The fix was merge instead of retry: if a CAS fails, the loser doesn't retry — it computes the merge between its proposed root and the new current root, and tries that. CRDTs let you do this because the merge is associative and commutative; the result is the same root regardless of which writer "got there first."

Implementation-wise this is a few hundred lines of Rust on top of im::OrdMap. The scary part — proving correctness — turned out to be tractable because the operations form a join-semilattice; the joins are well-defined and equivalence is easy to test.

What almost worked but didn't

Two things I tried first and abandoned:

Lock-free linked list (Harris-Michael). The idea was to use a flat sorted list of (path, hash) entries with a Harris-Michael lock-free linked list. Worked on the toy test, fell apart at scale because real manifests are deeply nested — the list ended up being 100k entries long, and traversal alone became the bottleneck.

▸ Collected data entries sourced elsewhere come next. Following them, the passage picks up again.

[config.mk]
export PLATFORM = sky130hd
export DESIGN_NAME = mpks_device_flat
export DESIGN_NICKNAME = d
export VERILOG_FILES = /design/src/design/mpks_pkg.sv /design/src/design/mpks_if.sv /design/src/design/mpks_device.sv /design/src/flat_wrapper.sv
export SDC_FILE = /design/constraint.sdc
export NUM_CORES = 1
export LEC_CHECK = 0
export ABC_AREA = 1
export BUFFER_PORTS_ARGS = -buffer_cell sky130_fd_sc_hd__buf_2
export CORE_MARGIN = 10
export CORE_UTILIZATION = 63
export DETAILED_ROUTE_END_ITERATION = 16
export HOLD_SLACK_MARGIN = 0.05
export PLACE_DENSITY = 0.95
export SYNTH_ARGS = -nofsm -noshare
export SYNTH_HDL_FRONTEND = slang
export SYNTH_SLANG_ARGS = --single-unit
export TNS_END_PERCENT = 100
[constraint.sdc]
create_clock -name i_sys_clk -period 4.55 [get_ports i_sys_clk]
set_input_delay 1.1375 -clock i_sys_clk [delete_from_list [all_inputs] [get_ports i_sys_clk]]
set_output_delay 1.1375 -clock i_sys_clk [all_outputs]
set_load 0.01 [all_outputs]
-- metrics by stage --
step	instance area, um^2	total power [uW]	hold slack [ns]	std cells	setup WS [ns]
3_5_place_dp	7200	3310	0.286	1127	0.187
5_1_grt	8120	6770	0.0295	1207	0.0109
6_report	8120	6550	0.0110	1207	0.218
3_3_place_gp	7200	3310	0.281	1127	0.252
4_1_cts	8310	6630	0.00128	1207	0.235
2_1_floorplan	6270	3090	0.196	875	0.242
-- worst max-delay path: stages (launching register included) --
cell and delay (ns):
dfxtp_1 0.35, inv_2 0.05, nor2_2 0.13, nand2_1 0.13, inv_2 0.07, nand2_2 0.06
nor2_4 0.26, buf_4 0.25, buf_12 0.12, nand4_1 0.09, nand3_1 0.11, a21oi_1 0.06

RCU-style read-side. An RCU approach (separate reader epochs, deferred reclamation) gave great read latency but the writer-side bookkeeping became its own complexity tax. For our workload — write-heavy bursts after a peer reconnects — the win wasn't worth it.

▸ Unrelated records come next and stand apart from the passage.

$ cat src/rtl/pil_flag_cell.sv
// Single sticky flag with set-over-clear priority
`timescale 1ns/1ns
`default_nettype none
module pil_flag_cell
(
  input  wire logic i_clk_sys,
  input  wire logic i_rst_n,
  input  wire logic i_set,
  input  wire logic i_clear,
  output var  logic o_flag
);
  typedef struct packed
  {
    logic flag_reg;
  } pil_cell_type;

  pil_cell_type state_reg;
  pil_cell_type state_next;

  always_comb
  begin
    state_next = state_reg;
    if (i_clear)
    begin
      state_next.flag_reg = 1'b0;
    end
    // Set wins so an event during the clearing read survives
    if (i_set)
    begin
      state_next.flag_reg = 1'b1;
    end
  end

  always_ff @(posedge i_clk_sys or negedge i_rst_n)
  begin
    if (!i_rst_n)
    begin
      state_reg <= '0;
    end
    else
    begin
      state_reg <= state_next;
    end
  end

  assign o_flag = state_reg.flag_reg;
endmodule : pil_flag_cell
`default_nettype wire

$ cat src/rtl/pil_status_latch.sv
// Interrupt status latch: sticky event flags, mask register, pending summary and pin
// ==========================================================================
// Notes on behaviour
// Status register at address 0x19, all bits zero after reset.
// A firing source sets its flag, held until the register is read.
// Any read of the status register clears every latched flag at once.
// Source flags set regardless of their mask enable.
// Pending summary derives only from enabled source events.
// Bit 10 cable test, bit 9 sync lost, bit 8 negotiation change.
// Bit 7 frame tester, bit 6 page received, bit 5 idle error saturated.
// Bit 4 MAC FIFO overrun/underrun, bit 3 receive change, bit 2 link change.
// Bit 1 speed change, latched like the other flags.
// Bit 0 pending, set on enabled interrupt, latched until read.
// Mask register at 0x18, per-source enables reset to zero.
// Active-low pin asserted on interrupt only while mask bit 0 set.
// Event in the same cycle as a clearing read stays set.
`timescale 1ns/1ns
`default_nettype none
module pil_status_latch
(
  input  wire logic        i_clk_sys,
  input  wire logic        i_rst_n,
  input  wire logic        i_cable_test_event,
  input  wire logic        i_sync_lost_event,
  input  wire logic        i_negotiation_state_change_event,
  input  wire logic        i_frame_tester_event,
  input  wire logic        i_page_received_event,
  input  wire logic        i_idle_error_saturated_event,
  input  wire logic        i_mac_fifo_overrun_underrun_event,
  input  wire logic        i_receive_state_change_event,
  input  wire logic        i_link_state_change_event,
  input  wire logic        i_speed_change_event,
  input  wire logic [4:0]  i_reg_addr,
  input  wire logic        i_reg_read,
  input  wire logic        i_reg_write,
  input  wire logic [15:0] i_reg_wdata,
  output var  logic [15:0] o_reg_rdata,
  output var  logic        o_irq_n
);
  // ==========================================================================
  // State
  typedef struct packed
  {
    logic [15:0] mask_reg;
    logic [15:0] rdata_reg;
    logic        irq_n_reg;
  } pil_state_type;

  pil_state_type state_reg;
  pil_state_type state_next;

  logic [15:0] event_vec;
  logic [15:0] flags;
  logic        status_read;
  logic        pending_set;

  function automatic logic addr_hit(input logic [4:0] addr, input logic [4:0] target);
    addr_hit = (addr == target);
  endfunction : addr_hit

  // ==========================================================================
  // Event bit placement
  always_comb
  begin
    event_vec = 16'h0000;
    event_vec[pil_pkg::CABLE_TEST_BIT]  = i_cable_test_event;
    event_vec[pil_pkg::SYNC_LOST_BIT]   = i_sync_lost_event;
    event_vec[pil_pkg::NEGOTIATION_BIT] = i_negotiation_state_change_event;
    event_vec[pil_pkg::FRAME_TEST_BIT]  = i_frame_tester_event;
    event_vec[pil_pkg::PAGE_RX_BIT]     = i_page_received_event;
    event_vec[pil_pkg::IDLE_ERR_BIT]    = i_idle_error_saturated_event;
    event_vec[pil_pkg::MAC_FIFO_BIT]    = i_mac_fifo_overrun_underrun_event;
    event_vec[pil_pkg::RECEIVE_BIT]     = i_receive_state_change_event;
    event_vec[pil_pkg::LINK_BIT]        = i_link_state_change_event;
    event_vec[pil_pkg::SPEED_BIT]       = i_speed_change_event;
  end

  assign status_read = i_reg_read && addr_hit(i_reg_addr, pil_pkg::STATUS_ADDR);
  // Enabled events only; mask is ignored for the sticky flags themselves
  assign pending_set = |(event_vec & state_reg.mask_reg & pil_pkg::SOURCE_FIELD);

  // ==========================================================================
  // Sticky flags
  genvar g;
  generate
    for (g = 0; g <= pil_pkg::EVENT_COUNT; g++)
    begin : g_flag
      if (g == pil_pkg::PENDING_BIT)
      begin : g_pend
        pil_flag_cell u_cell
        (
          .i_clk_sys (i_clk_sys),
          .i_rst_n   (i_rst_n),
          .i_set     (pending_set),
          .i_clear   (status_read),
          .o_flag    (flags[g])
        );
      end
      else
      begin : g_src
        pil_flag_cell u_cell
        (
          .i_clk_sys (i_clk_sys),
          .i_rst_n   (i_rst_n),
          .i_set     (event_vec[g]),
          .i_clear   (status_read),
          .o_flag    (flags[g])
        );
      end
    end
  endgenerate
  // Reserved bits read zero
  assign flags[15:pil_pkg::EVENT_COUNT+1] = '0;

  // ==========================================================================
  // Register access and pin
  always_comb
  begin
    state_next = state_reg;
    if (i_reg_write && addr_hit(i_reg_addr, pil_pkg::MASK_ADDR))
    begin
      state_next.mask_reg = i_reg_wdata;
    end
    if (i_reg_read)
    begin
      if (addr_hit(i_reg_addr, pil_pkg::STATUS_ADDR))
      begin
        state_next.rdata_reg = flags;
      end
      else if (addr_hit(i_reg_addr, pil_pkg::MASK_ADDR))
      begin
        state_next.rdata_reg = state_reg.mask_reg;
      end
      else
      begin
        state_next.rdata_reg = 16'h0000;
      end
    end
    // Pin follows pending one cycle later; a read drops it with the flag
    state_next.irq_n_reg = !(flags[pil_pkg::PENDING_BIT] && !status_read
                             && state_reg.mask_reg[pil_pkg::PIN_ENABLE_BIT]);
  end

  always_ff @(posedge i_clk_sys or negedge i_rst_n)
  begin
    if (!i_rst_n)
    begin
      state_reg.mask_reg  <= pil_pkg::MASK_RESET;
      state_reg.rdata_reg <= pil_pkg::STATUS_RESET;
      state_reg.irq_n_reg <= 1'b1;
    end
    else
    begin
      state_reg <= state_next;
    end
  end

  assign o_reg_rdata = state_reg.rdata_reg;
  assign o_irq_n     = state_reg.irq_n_reg;
endmodule : pil_status_latch
`default_nettype wire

Both were technically correct. Both required reasoning about hazard pointers and reclamation lifetimes that I didn't trust myself to maintain across releases. The path-copy + atomic-root approach is boring by comparison, which is exactly what I wanted.

Numbers

From my laptop, on a 50k-file pool with 4 simulated concurrent peers and 1 active local sync:

scenario	0.2.7 (RwLock)	0.3.0 (lock-free)
median `stat`	62 ms	9 ms
p99 `stat`	184 ms	14 ms
median merge	340 ms	110 ms
p99 merge	1.2 s	290 ms
4-writer contention	820 ms	180 ms

The stat numbers are the most important. Almost all CLI flows touch stat; if it's fast, everything feels responsive.

What I'd do differently

Two things.

First, I would not have started with the granular-lock approach. It cost me three weeks of work that I threw away. The signal was that every mitigation introduced a new deadlock or pathological case — when that's happening repeatedly, the abstraction is wrong, not the implementation.

Second, I would have written the merge-instead-of-retry test case earlier. Once I had it as a reproducible bench, the path forward was clear within a day. Lesson for next time: write the worst-case test before you start optimizing.

If you want to read the actual code — it's around src/merge/tree.rs in the source tree, and it's annotated heavily because future-me will not remember any of this.

Thanks to M. and D. who put up with me bouncing CRDT-correctness questions off them at odd hours. Errors mine.